Start of Supplied records

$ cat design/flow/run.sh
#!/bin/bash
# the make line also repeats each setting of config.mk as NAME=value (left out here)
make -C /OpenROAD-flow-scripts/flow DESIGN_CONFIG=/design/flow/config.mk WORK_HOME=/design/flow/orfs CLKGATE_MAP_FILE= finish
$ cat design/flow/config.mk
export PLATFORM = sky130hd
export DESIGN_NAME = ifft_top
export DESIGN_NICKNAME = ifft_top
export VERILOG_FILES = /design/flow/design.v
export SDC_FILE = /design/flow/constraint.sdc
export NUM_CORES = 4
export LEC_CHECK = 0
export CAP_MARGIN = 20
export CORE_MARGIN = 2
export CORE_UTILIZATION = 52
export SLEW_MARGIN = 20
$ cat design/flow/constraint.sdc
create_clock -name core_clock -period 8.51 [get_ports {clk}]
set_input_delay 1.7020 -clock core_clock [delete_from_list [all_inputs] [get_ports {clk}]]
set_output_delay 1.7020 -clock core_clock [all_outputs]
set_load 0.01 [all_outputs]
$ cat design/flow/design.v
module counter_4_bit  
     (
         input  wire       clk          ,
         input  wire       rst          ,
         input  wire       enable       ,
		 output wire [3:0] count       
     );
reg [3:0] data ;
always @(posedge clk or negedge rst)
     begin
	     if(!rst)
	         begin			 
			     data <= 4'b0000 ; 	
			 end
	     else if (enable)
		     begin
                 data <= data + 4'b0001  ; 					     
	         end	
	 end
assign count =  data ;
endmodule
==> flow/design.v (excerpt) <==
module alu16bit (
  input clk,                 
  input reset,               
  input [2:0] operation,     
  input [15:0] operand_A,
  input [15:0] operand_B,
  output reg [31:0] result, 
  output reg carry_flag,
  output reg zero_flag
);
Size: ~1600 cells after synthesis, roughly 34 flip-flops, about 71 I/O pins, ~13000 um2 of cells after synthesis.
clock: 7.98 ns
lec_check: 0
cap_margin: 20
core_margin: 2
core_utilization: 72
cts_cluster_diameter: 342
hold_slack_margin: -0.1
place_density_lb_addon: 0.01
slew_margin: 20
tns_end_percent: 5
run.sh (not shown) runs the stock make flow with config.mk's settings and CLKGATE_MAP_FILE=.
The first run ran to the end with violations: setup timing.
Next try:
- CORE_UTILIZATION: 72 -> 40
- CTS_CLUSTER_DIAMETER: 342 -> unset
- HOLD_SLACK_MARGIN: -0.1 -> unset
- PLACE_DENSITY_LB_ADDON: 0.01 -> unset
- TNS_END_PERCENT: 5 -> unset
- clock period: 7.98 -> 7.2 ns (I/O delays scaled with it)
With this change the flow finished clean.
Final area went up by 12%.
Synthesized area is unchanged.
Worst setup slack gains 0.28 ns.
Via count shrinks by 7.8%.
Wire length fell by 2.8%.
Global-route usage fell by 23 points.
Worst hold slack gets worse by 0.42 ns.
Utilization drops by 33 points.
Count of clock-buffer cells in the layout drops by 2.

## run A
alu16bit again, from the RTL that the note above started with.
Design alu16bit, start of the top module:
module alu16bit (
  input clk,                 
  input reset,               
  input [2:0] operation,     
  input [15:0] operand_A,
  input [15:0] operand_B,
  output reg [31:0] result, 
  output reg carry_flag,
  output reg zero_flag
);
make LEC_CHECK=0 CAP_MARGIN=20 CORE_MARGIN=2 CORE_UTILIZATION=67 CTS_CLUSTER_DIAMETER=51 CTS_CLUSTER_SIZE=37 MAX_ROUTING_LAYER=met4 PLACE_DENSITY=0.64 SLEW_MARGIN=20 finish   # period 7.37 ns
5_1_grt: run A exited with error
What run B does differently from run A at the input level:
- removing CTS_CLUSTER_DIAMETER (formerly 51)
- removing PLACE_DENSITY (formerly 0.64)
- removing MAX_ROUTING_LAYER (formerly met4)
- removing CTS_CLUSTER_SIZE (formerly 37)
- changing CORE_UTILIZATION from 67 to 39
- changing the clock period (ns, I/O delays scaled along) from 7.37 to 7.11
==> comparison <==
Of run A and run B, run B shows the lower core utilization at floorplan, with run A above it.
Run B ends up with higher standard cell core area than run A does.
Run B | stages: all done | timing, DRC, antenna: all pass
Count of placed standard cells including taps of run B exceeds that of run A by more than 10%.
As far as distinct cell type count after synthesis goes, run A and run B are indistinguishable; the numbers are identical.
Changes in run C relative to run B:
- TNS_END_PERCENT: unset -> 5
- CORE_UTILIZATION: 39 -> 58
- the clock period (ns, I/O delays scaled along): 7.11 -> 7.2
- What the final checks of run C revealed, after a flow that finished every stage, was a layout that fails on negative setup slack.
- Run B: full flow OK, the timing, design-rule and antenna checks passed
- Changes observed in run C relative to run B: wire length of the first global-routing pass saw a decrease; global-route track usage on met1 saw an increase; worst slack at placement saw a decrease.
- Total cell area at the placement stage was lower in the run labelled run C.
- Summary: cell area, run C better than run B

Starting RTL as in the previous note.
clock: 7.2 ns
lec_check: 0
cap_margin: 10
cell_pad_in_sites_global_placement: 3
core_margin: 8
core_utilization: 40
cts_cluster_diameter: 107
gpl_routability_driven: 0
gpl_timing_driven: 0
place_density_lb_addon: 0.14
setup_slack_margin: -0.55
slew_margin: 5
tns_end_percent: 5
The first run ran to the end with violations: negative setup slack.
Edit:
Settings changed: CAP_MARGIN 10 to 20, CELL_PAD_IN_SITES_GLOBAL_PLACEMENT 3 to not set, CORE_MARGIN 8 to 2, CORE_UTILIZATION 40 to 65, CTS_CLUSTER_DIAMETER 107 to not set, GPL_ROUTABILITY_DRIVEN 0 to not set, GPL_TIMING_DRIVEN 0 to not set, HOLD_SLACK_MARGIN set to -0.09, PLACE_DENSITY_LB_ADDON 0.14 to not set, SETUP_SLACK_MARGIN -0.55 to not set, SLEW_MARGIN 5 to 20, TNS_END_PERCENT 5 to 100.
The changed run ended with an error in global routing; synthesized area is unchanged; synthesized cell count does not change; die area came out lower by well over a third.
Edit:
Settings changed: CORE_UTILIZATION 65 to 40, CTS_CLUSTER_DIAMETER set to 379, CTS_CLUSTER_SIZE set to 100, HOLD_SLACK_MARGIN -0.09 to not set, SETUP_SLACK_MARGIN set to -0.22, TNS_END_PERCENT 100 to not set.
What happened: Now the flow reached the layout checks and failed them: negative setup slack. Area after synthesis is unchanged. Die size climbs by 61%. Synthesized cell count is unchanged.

End of Supplied records

For this exercise, copy every line of the data that holds "fell".

### Solution for this exercise
Wire length fell by 2.8%.
Global-route usage fell by 23 points.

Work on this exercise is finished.